Hopefully this isn't a rude observation, please don't take it as such..... Looking at many of your Tweets/Facebook posts, I thought many referenced the wish to get through time somehow more quickly. Comments like "just one more day to go" or "Last day of work for the week--and still counting the days til this online course is finished", and "Only Two more on-line chats to go", oh, and "just need to get through this week".

I know it is none of my business, but it does sound like you are rushing to get somewhere - can I ask where??? :|

Reason for asking is that someone pointed out to me a few years back that if I lived to the average age here, that I only have about 39 more chances to see Cherry Blossoms, 39 more Summer holidays, etc, and suddenly I felt a little short of time and then stopped wishing time to pass so I can enjoy more of...now!
May sound like poppycock, but affected me deeply! Put a hold on time if you can, we only have so little of it! :)

Brigid N. Burke said...

Hi, Chris--

(I removed the second post because it was a duplicate...)

Yes, I know what you mean. I've been quite anxious to get through this summer, because it's been a quite painful one--inundated with work non-stop. I have not really stopped until now to reflect on the need to slow down. But the problem is--I could not slow down over the past few weeks if I'd wanted to. And that gets frustrating.
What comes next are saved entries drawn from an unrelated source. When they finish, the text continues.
===== config.mk =====
export PLATFORM = sky130hd
export DESIGN_NAME = bom_filter
export DESIGN_NICKNAME = d
export VERILOG_FILES = /design/src/rtl/bom_pkg.sv /design/src/rtl/bom_framer.sv /design/src/rtl/bom_window.sv /design/src/rtl/bom_writer.sv /design/src/rtl/bom_filter.sv
export SDC_FILE = /design/constraint.sdc
export NUM_CORES = 1
export LEC_CHECK = 0
export BUFFER_PORTS_ARGS = -buffer_cell sky130_fd_sc_hd__buf_4
export CAP_MARGIN = 10
export CORE_MARGIN = 4
export CORE_UTILIZATION = 35
export DETAILED_ROUTE_END_ITERATION = 8
export GPL_ROUTABILITY_DRIVEN = 0
export PLACE_DENSITY_LB_ADDON = 0.2
export RECOVER_POWER = 100
export SLEW_MARGIN = 15
export SYNTH_ARGS = -nofsm -noshare
export SYNTH_HDL_FRONTEND = slang
export SYNTH_SLANG_ARGS = --single-unit

===== constraint.sdc =====
create_clock -name clk_i -period 13.2 [get_ports clk_i]
set_clock_uncertainty 0.05 [all_clocks]
set_input_delay 3.3 -clock clk_i [delete_from_list [all_inputs] [get_ports clk_i]]
set_output_delay 3.3 -clock clk_i [all_outputs]
set_load 0.005 [all_outputs]

===== src/rtl/bom_pkg.sv =====
package bom_pkg;
  localparam int          CODE_W    = 6;
  localparam logic [7:0]  SYNC_BYTE = 8'hFF;
  localparam logic [7:0]  STAT_BOM  = 8'h01;     // bit 0: frame type BOM
  localparam logic [8:0]  SYNC_PAT  = 9'h1FE;    // eight ones then a zero
endpackage


===== src/rtl/bom_framer.sv =====
module bom_framer
  import bom_pkg::*;
#(
  parameter int MISS_BITS = 16
) (
  input  logic              clk_i,
  input  logic              rst_ni,
  input  logic              bit_i,
  input  logic              bit_vld_i,
  output logic              ev_o,
  output logic              ev_miss_o,
  output logic [CODE_W-1:0] ev_code_o
);
  localparam int CNT_W = $clog2(CODE_W + 1);
  localparam int HNT_W = $clog2(MISS_BITS + 1);

  typedef enum logic {S_HUNT, S_BODY} st_e;

  st_e               st_q;
  logic [8:0]        sr_q;
  logic [8:0]        sr_nxt;
  logic [CNT_W-1:0]  body_cnt_q;
  logic [HNT_W-1:0]  hunt_q;
  logic [CODE_W-1:0] msg_q;
  logic              ev_q, miss_q;
  logic [CODE_W-1:0] code_q;

  assign sr_nxt = {sr_q[7:0], bit_i};

  always_ff @(posedge clk_i or negedge rst_ni) begin
    if (!rst_ni) begin
      st_q       <= S_HUNT;
      sr_q       <= '0;
      body_cnt_q <= '0;
      hunt_q     <= '0;
      msg_q      <= '0;
      ev_q       <= 1'b0;
      miss_q     <= 1'b0;
      code_q     <= '0;
    end else begin
      ev_q <= 1'b0;
      if (bit_vld_i) begin
        unique case (st_q)
          S_HUNT: begin
            if (sr_nxt == SYNC_PAT) begin
              st_q       <= S_BODY;
              body_cnt_q <= '0;
              hunt_q     <= '0;
              sr_q       <= '0;
            end else begin
              sr_q <= sr_nxt;
              // a run of hunting bits with no sync fills one empty slot
              if (hunt_q == HNT_W'(MISS_BITS - 1)) begin
                hunt_q <= '0;
                ev_q   <= 1'b1;
                miss_q <= 1'b1;
              end else begin
                hunt_q <= hunt_q + 1'b1;
              end
            end
          end
          S_BODY: begin
            if (body_cnt_q == CNT_W'(CODE_W)) begin
              st_q   <= S_HUNT;
              ev_q   <= 1'b1;
              miss_q <= bit_i;          // closing bit must be zero
              code_q <= msg_q;
            end else begin
              msg_q      <= {msg_q[CODE_W-2:0], bit_i};
              body_cnt_q <= body_cnt_q + 1'b1;
            end
          end
          default: st_q <= S_HUNT;
        endcase
      end
    end
  end

  assign ev_o      = ev_q;
  assign ev_miss_o = miss_q;
  assign ev_code_o = code_q;
endmodule


===== src/rtl/bom_window.sv =====
module bom_window
  import bom_pkg::*;
#(
  parameter int WIN = 10
) (
  input  logic                       clk_i,
  input  logic                       rst_ni,
  input  logic                       push_i,
  input  logic                       miss_i,
  input  logic [CODE_W-1:0]          code_i,
  input  logic [CODE_W-1:0]          ref_i,
  output logic [$clog2(WIN+1)-1:0]   new_hits_o,
  output logic [$clog2(WIN+1)-1:0]   ref_hits_o
);
  localparam int HW = $clog2(WIN + 1);

  logic [CODE_W-1:0] slot_code_q [WIN];
  logic [WIN-1:0]    slot_ok_q;

  // counts over the window as it stands after this push
  always_comb begin
    new_hits_o = miss_i ? '0 : HW'(1);
    ref_hits_o = (!miss_i && code_i == ref_i) ? HW'(1) : '0;
    for (int i = 0; i < WIN - 1; i++) begin
      if (!miss_i && slot_ok_q[i] && slot_code_q[i] == code_i)
        new_hits_o = new_hits_o + HW'(1);
      if (slot_ok_q[i] && slot_code_q[i] == ref_i)
        ref_hits_o = ref_hits_o + HW'(1);
    end
  end

  for (genvar g = 0; g < WIN; g++) begin : g_slot
    always_ff @(posedge clk_i or negedge rst_ni) begin
      if (!rst_ni) begin
        slot_code_q[g] <= '0;
        slot_ok_q[g]   <= 1'b0;
      end else if (push_i) begin
        if (g == 0) begin
          slot_code_q[g] <= code_i;
          slot_ok_q[g]   <= !miss_i;
        end else begin
          slot_code_q[g] <= slot_code_q[g-1];
          slot_ok_q[g]   <= slot_ok_q[g-1];
        end
      end
    end
  end
endmodule


===== src/rtl/bom_writer.sv =====
module bom_writer
  import bom_pkg::*;
(
  input  logic              clk_i,
  input  logic              rst_ni,
  input  logic              start_i,
  input  logic [CODE_W-1:0] code_i,
  output logic              wr_o,
  output logic [7:0]        data_o,
  output logic              rme_o
);
  logic [1:0]        ph_q;
  logic [CODE_W-1:0] code_q;

  always_ff @(posedge clk_i or negedge rst_ni) begin
    if (!rst_ni) begin
      ph_q   <= 2'd0;
      code_q <= '0;
      wr_o   <= 1'b0;
      data_o <= '0;
      rme_o  <= 1'b0;
    end else begin
      rme_o <= 1'b0;
      unique case (ph_q)
        2'd0: begin
          if (start_i) begin
            wr_o   <= 1'b1;
            data_o <= SYNC_BYTE;
            code_q <= code_i;
            ph_q   <= 2'd1;
          end else begin
            wr_o <= 1'b0;
          end
        end
        2'd1: begin
          data_o <= {1'b0, code_q, 1'b0};
          ph_q   <= 2'd2;
        end
        2'd2: begin
          data_o <= STAT_BOM;
          rme_o  <= 1'b1;
          ph_q   <= 2'd0;
        end
        default: ph_q <= 2'd0;
      endcase
    end
  end
endmodule


===== src/rtl/bom_filter.sv =====
module bom_filter
  import bom_pkg::*;
#(
  parameter int WIN       = 10,
  parameter int THRESH    = 7,
  parameter int MISS_BITS = 16
) (
  input  logic       clk_i,
  input  logic       rst_ni,
  input  logic       bit_i,
  input  logic       bit_vld_i,
  input  logic       filt_en_i,
  output logic       fifo_wr_o,
  output logic [7:0] fifo_data_o,
  output logic       rme_irq_o,
  output logic       biv_irq_o,
  output logic       bom_valid_o
);
  localparam int HW = $clog2(WIN + 1);

  logic              ev, ev_miss;
  logic [CODE_W-1:0] ev_code;
  logic [HW-1:0]     new_hits, ref_hits;
  logic              valid_q, biv_q;
  logic [CODE_W-1:0] vcode_q;
  logic              held_ok, accept, start;

  bom_framer #(.MISS_BITS(MISS_BITS)) u_framer (
    .clk_i, .rst_ni, .bit_i, .bit_vld_i,
    .ev_o(ev), .ev_miss_o(ev_miss), .ev_code_o(ev_code)
  );

  bom_window #(.WIN(WIN)) u_window (
    .clk_i, .rst_ni,
    .push_i(ev), .miss_i(ev_miss), .code_i(ev_code), .ref_i(vcode_q),
    .new_hits_o(new_hits), .ref_hits_o(ref_hits)
  );

  assign held_ok = valid_q && (ref_hits >= HW'(THRESH));
  assign accept  = filt_en_i && ev && !ev_miss && !held_ok
                   && (new_hits >= HW'(THRESH));
  assign start   = ev && !ev_miss && (!filt_en_i || accept);

  always_ff @(posedge clk_i or negedge rst_ni) begin
    if (!rst_ni) begin
      valid_q <= 1'b0;
      vcode_q <= '0;
      biv_q   <= 1'b0;
    end else begin
      biv_q <= 1'b0;
      if (!filt_en_i) begin
        valid_q <= 1'b0;
      end else if (ev) begin
        if (valid_q && !held_ok) biv_q <= 1'b1;
        if (accept) begin
          valid_q <= 1'b1;
          vcode_q <= ev_code;
        end else if (valid_q && !held_ok) begin
          valid_q <= 1'b0;
        end
      end
    end
  end

  bom_writer u_writer (
    .clk_i, .rst_ni, .start_i(start), .code_i(ev_code),
    .wr_o(fifo_wr_o), .data_o(fifo_data_o), .rme_o(rme_irq_o)
  );

  assign bom_valid_o = valid_q;
  assign biv_irq_o   = biv_q;
endmodule


== Word-level counts from Yosys, hierarchy flattened ==
Index checks and enable logic that the tools add are counted.
Cells by class
  $lt $le $gt $ge: 2
  equal/unequal tests: 32
  reductions and logical operators: 51
  mux-type cells: 51
  add/sub/neg operators: 20
  bitwise operators: 2
Operators with widths (number)
  $eq 6x6->1: 19
  $add 4x1->4 const B: 18
  $mux 4: 18
  $logic_and 1x1->1: 36
  $pmux 8 s3: 1
  $mux 1: 20
  $mux 8: 2
  $reduce_and 3->1: 4
  $mux 5: 2
  $eq 9x9->1 const B: 1
  $ge 4x3->1 const B: 2
  $ne 2x2->1 const B: 4
  $reduce_and 2->1: 4
  $mux 3: 2
  $ne 2x1->1 const B: 3
  $pmux 1 s2: 3
  $pmux 3 s2: 1
  $add 5x1->5 const B: 1
  $eq 5x4->1 const B: 1
  $pmux 2 s2: 1
  $reduce_and 4->1: 1
  $add 3x1->3 const B: 1
  $eq 3x3->1 const B: 1
  $logic_not 1->1: 3
  8 further kinds: 9
Storage, ports and cells
  input bits: 5
  word-level logic and storage cells: 192
  output and inout port bits: 12
  register bits after elaboration: 120

== Longest topological paths before layout ==
Gate-level depths: netlist (run 1).
  word-level depth: 30
  depth in mapped cells: 36

== Cells and area by module ==
From an unflattened synthesis (run 1), not the netlist that was laid out.
Unflattened totals
  cell total of the unflattened synthesis: 718
  area total of the unflattened synthesis: 7913.8 sq um
Modules (own cells, without submodules)
  bom_window: area each 5343.9 sq um, instances 1, sequential area each 1576.5 sq um, cells an instance 519
  bom_framer: area each 1393.8 sq um, instances 1, sequential area each 775.7 sq um, cells an instance 107
  bom_writer: area each 794.5 sq um, instances 1, sequential area each 450.4 sq um, cells an instance 65
  bom_filter: area each 381.6 sq um, instances 1, sequential area each 200.2 sq um, cells an instance 27

== Least setup slack after synthesis (run 1) ==
Ideal clock, no wire load.
  path type: reg2reg
  start: reg u_framer.code_q[0] (netlist: u_framer.ev_code_o[0])
  end: reg u_writer.code_q[0]
  stages on the path, launching flop included: 33
  required time: 13.025 ns
  data arrival time: 6.642 ns
  setup time: 0.125 ns
  path buffers: 4
  clock period less this slack: 6.817 ns
  path slack: 6.383 ns
  path through: dfrtp_1 > clkbuf_1 > buf_1 > xnor2_1 > nand2_1 > nor4_1 > nand4_1 > inv_1 > ha_1 > clkbuf_1 > inv_1 > or4_1 > a311o_1 > inv_2 > ha_1 > xnor2_1 > a222oi_1 > ha_1 > nand2_1 > a2bb2oi_1 > and4_1 > ha_1 > nand2_1 > nand2_1 > ha_1 > nand2_1 > a2111o_1 > o211ai_2 > mux2i_2 > o21a_1 > or3b_1 > buf_6 > mux2_4
On the way
  cells in the longest elaborated chain, start to end: 29
  elaborated cells on any way between the ends: 65
  those cells by class: add/sub: 17; order compare: 2; eq/ne: 10; mux: 19; reduce/logical: 17
RTL lines
  start, declared: RTL line bom_framer.sv:26  | logic [CODE_W-1:0] code_q;
  start signal, assigned: RTL line bom_framer.sv:67  | code_q <= msg_q;
  $eq 6x6->1: RTL line bom_window.sv:23  | ref_hits_o = (!miss_i && code_i == ref_i) ? HW'(1) : '0;
  $logic_and 1x1->1: RTL line bom_window.sv:23
  $mux 1: RTL line bom_window.sv:23
  $add 4x1->4: RTL line bom_window.sv:28  | ref_hits_o = ref_hits_o + HW'(1);
  $mux 4: RTL line bom_window.sv:27  | if (slot_ok_q[i] && slot_code_q[i] == ref_i)
  $add 4x1->4: RTL line bom_window.sv:28
  $mux 4: RTL line bom_window.sv:27
  $add 4x1->4: RTL line bom_window.sv:28
  [... 13 more ...]
  $ge 4x3->1: RTL line bom_filter.sv:39  | assign held_ok = valid_q && (ref_hits >= HW'(THRESH));
  $logic_and 1x1->1: RTL line bom_filter.sv:39
  $logic_not 1->1: RTL line bom_filter.sv:40  | assign accept = filt_en_i && ev && !ev_miss && !held_ok
  $logic_and 1x1->1: RTL line bom_filter.sv:40
  $logic_and 1x1->1: RTL line bom_filter.sv:41  | && (new_hits >= HW'(THRESH));
  $logic_or 1x1->1: RTL line bom_filter.sv:42  | assign start = ev && !ev_miss && (!filt_en_i || accept);
  $logic_and 1x1->1: RTL line bom_filter.sv:42
  $reduce_and 2->1 (no line)
  end signal, assigned: RTL line bom_writer.sv:29  | code_q <= code_i;
  end, declared: RTL line bom_writer.sv:13  | logic [CODE_W-1:0] code_q;
Several ways; a longest one is shown, not always the timed one.
A chain may end at the register's enable or synchronous reset.

==> results by group, run 1 <==
Cells and area
  • Synthesis-to-layout area growth: 10.6%
  • # fillers: 2323
  • Most frequent cells in the layout: 119 x dfrtp_1, 111 x nand2_1, 83 x xnor2_1
  • Ant. Diodes: 0
  • Cell Count, Final, Fillers Out: between 1000 and 1500
  • Most common cell after layout, fill and taps aside: dfrtp_1
  • Share of cells above drive strength 1: 17.2%
  • Nets@finish: 862

Worst setup path
  • CP Class: in -> async
  • Required @ worst endpoint: 12.49 ns
  • CP Cell Sequence: clkbuf_1, clkbuf_1
  • Biggest cell delay along the critical path: roughly 2.8 ns
  • Top fanout value on the critical path: 72
  • Crit path max-delay family: buffers and inverters
  • Critical path's most frequent cell: clkbuf_1
  • Slowest cell on crit path: clkbuf_1
  • Crit path DAT: approximately 8 ns
  • Setup slack, reg-to-reg: between 5 and 6 ns
  • Startpoint Class: input pin
  • Setup crit end kind: async pin
  • CP Buf/Inv Count: 2

Route
  • Via/cell ratio: 5.11
  • DR WL/cell: 16.4 um
  • Total wire length: 18900 um
  • Initial drt markers: slightly below 300
  • Via Count: 5896
  • First-pass iteration count of the detailed router: 4
  • # DRC: 0
  • Routed Antenna Nets: 0

Clocking
  • # clock sinks: 120
  • Clock Path Buffers: 2
  • TritonCTS clock tree: done
  • Hold_buf cts: 0
  • CTS Buf Count: 17
  • Htree depth: 4
  • Postcts setup bufs: 0
  • Worst skew pair latency: between 0.4 and 0.5 ns
  • Reg clk slew, reported paths: 0.05 ns
  • Post-CTS sizing: 0
  • Clock root cell: clkbuf_16

Yosys
  • Post-synth cell types: 72
  • Syn_nets: 861
  • Post-synth EDFFs: 0
  • FFs w/ async S/R, synth: 100%
  • Main synth FF type: dfrtp_1
  • Cell Area, Synth: 8190 um2
  • Post-Syn Instances: 828
  • Syn. warnings: 0
  • Synthesized flop and latch total: 120
  • Syn Area/Cell: 9.89 um2
  • Sequential share of the synthesized area: 36.7%

Power and ir drop
  • Clk pwr share: a little under a third
  • Int Power: between 800 and 900 uW
  • Gate power share: 36.3%
  • P_sw: 449 uW
  • Switching portion of total power: 33.8%
  • Power Dens Cells: ~150 nW/um2
  • Leakage: 4.35 nW
  • Sequential power share: 32.2%
  • Worst VDD drop: 0.0801 mV

Global route
  • Gr usage total: 14.9%
  • Initial antenna violation count: 0
  • Number of global-route vias before repair: 5805
  • Grt ovf: 0
  • Global-route wire length before repair: a little over 30000 um
  • Pin count of the biggest net entering global routing: 73

STA
  • Measured slew at the worst slew-check pin: 3.79 ns
  • Final Hold Viols: 0
  • Slew HR: -153%
  • Setup TNS: 0 ns
  • Final max-slew violation count: around 190
  • Period utilization: 65.2%
  • Fin crit period: between 8 and 9 ns
  • Setup Viol. Count Final: 0
  • Fmax: 0.116 GHz
  • RSZ-0062 raised after global routing: false

Floorplan
  • Die W: 161 um
  • # IOs: 17
  • Row count: 55
  • Initial cell density of the core: a little over a third
  • Die area: 25900 um2
  • CORE AREA: 22800 um2
  • Die H: ~160 um

Worst hold path
  • Hold crit path type: reg -> reg

Placed design
  • Port Buffer Count: 16
  • HPWL after DPL: 13900 um
  • Placed Cells: 1123

Outcome
  • Outcome: complete, but fails checks
  • Failing checks: capacitance limit, slew limit

Run
  • Max cap viols: 3
-- final cells by class --
cell class                 instances  area [um2]  share of cell area (%)
clock inverter                     9        77.6                   0.857
multi-input combinational        637        4860                    53.7
clock buffer                      22         454                    5.02
inverter                          30         113                    1.24
timing repair buffer              23         154                    1.70
tap                              313         392                    4.33
sequential                       120        3000                    33.2
-- synth_stat cells (6+ instances only) --
master      n  area [um2]
dfrtp_1   120        3000
nand2_1   111         417
xnor2_1    83         727
mux2_2     72         811
xor2_1     60         526
ha_1       28         350
inv_1      28         105
o21ai_0    27         135
nor2_1     24        90.1
nand3_1    22         110
a21oi_1    20         100
nand4_1    20         125
clkbuf_1   17        63.8
nor4_1     14        87.6
buf_2      13        65.1
and2_1     12        75.1
mux2_4     12         180
and4_1     10        87.6
buf_1      10        37.5
nor2b_1     8        50.1
mux2i_1     7        70.1
or3_1       7        43.8
and3_1      6        37.5
nor3_1      6        30.0
-- flip-flops by register name, summed over array words and instances (netlist names), 2 cells and up --
signal                count
u_framer.sr_q             8
vcode_q                   6
u_window.slot_code_q     54
u_writer.code_q           6
u_window.slot_ok_q        9
u_framer.body_cnt_q       3
u_writer.data_o           8
u_writer.ph_q             2
u_framer.hunt_q           5
u_framer.msg_q            6
u_framer.ev_code_o        6
-- kinds of logic (layout without fill, tap and decap cells) --
logic type	count (synthesis)	after routing	share of synthesized area (%)
simple gates	270	270	17.3
xor+xnor	148	148	16.7
flops	120	120	36.7
compound gates	99	99	8.30
mux	92	92	13.1
buf+inv	71	84	3.55
fa+ha+maj	28	28	4.28
-- routing by layer --
metal,global-route usage (%),vias up,wire length [um]
met2,24.2,89,8910
met1,20.5,2878,9140
li1,-,2909,-
met5,0,-,0
met4,3.53,0,221
met3,3.08,20,675
-- worst paths after layout --
kind / from / cells after the start / to
min in group asynchronous: rst_ni / 1 / u_framer.sr_q[6]$_DFFE_PN0P_
setup / recovery: rst_ni / 2 / u_framer.ev_o$_DFF_PN0_
setup reg to reg: u_framer.ev_code_o[2]$_DFFE_PN0P_ / 33 / u_writer.data_o[6]$_DFFE_PN0P_
hold reg to reg: u_framer.msg_q[5]$_DFFE_PN0P_ / 2 / u_framer.ev_code_o[5]$_DFFE_PN0P_
max in group clk_i: u_framer.ev_code_o[2]$_DFFE_PN0P_ / 33 / u_writer.data_o[6]$_DFFE_PN0P_
hold / removal: u_framer.msg_q[5]$_DFFE_PN0P_ / 2 / u_framer.ev_code_o[5]$_DFFE_PN0P_
-- through the flow --
step,setup slack [ns],power [mW],hold slack (ns),cell area [um2],util (%)
after floorplan,6.38,0.807,0.389,8190,-
after global routing,3.31,1.42,0.471,9050,39.6
after detailed placement,5.88,0.922,0.404,8570,37.5
final,4.59,1.33,0.415,9050,39.6
after CTS,5.86,1.35,0.417,9100,39.9
after global placement,5.97,0.927,0.408,8570,37.5
-- power groups by stage --
| stage | clock network, mW | logic (mW) | registers (mW) |
|---|---|---|---|
| final | 0.418 | 0.482 | 0.429 |
| after global routing | 0.446 | 0.544 | 0.433 |
| after CTS | 0.430 | 0.489 | 0.429 |
| after detailed placement | 0 | 0.488 | 0.435 |
| after global placement | 0 | 0.492 | 0.435 |
| after floorplan | 0 | 0.383 | 0.424 |
Note: power is estimated with default switching activity, not from simulation.
==> run 2: changes to the inputs <==
--- a/config.mk
+++ b/config.mk
@@ -5,6 +5,7 @@
 export SDC_FILE = /design/constraint.sdc
 export NUM_CORES = 1
 export LEC_CHECK = 0
+export ABC_AREA = 1
 export BUFFER_PORTS_ARGS = -buffer_cell sky130_fd_sc_hd__buf_4
 export CAP_MARGIN = 10
 export CORE_MARGIN = 4
==> constraint.sdc (replaced) <==
create_clock -name clk_i -period 7.8 [get_ports clk_i]
set_clock_uncertainty 0.05 [all_clocks]
set_input_delay 1.95 -clock clk_i [delete_from_list [all_inputs] [get_ports clk_i]]
set_output_delay 1.95 -clock clk_i [all_outputs]
set_load 0.005 [all_outputs]
==> run 2 against run 1 <==
  * The run still ends with capacitance limit, slew limit left
  * Utilization about the same
  * Via count up 25%
  * Critical path depth up 34
  * Hold slack better by 0.0033 ns
  * Setup slack worse by 3.8 ns
  * Global-route usage up 2.8 points
  * Sequential power up 140%
  * Routed wire length up 20%
  * Combinational power rose to 3.8 times the previous value
  * Critical path type is now reg -> reg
It's easy for me to talk about time on a larger scale. However, I am no bhodisattva, so I am definitely affected by the problems of day-to-day living, working, paying bills, etc. It unfortunately comes down to a dichotomy between going with the flow and the pressure of being a single woman having to manage all of the day-to-day financial and domestic realities on her own.

Add to the mix the fact that I've basically been in a compromise spot all summer (teaching in an area I've vowed to get away from), and you have a person (i.e., me) anxious to get it all over with.

As I said in the post--I think sometimes the universe puts a stop to things, to make room and remind you to slow down...

Silence Dogood said...

CJL...if I'm my mother, I have 5 more yrs on this earth. If my father, I've 37 more--all of them active, sharp and engaged. Time (given us) is like mercury..fluid, changeable..poisonous if not handled correctly?! I've know Brigid since ...Brig? forever? ..she's been in a hurry forever ..and I never expect it to change.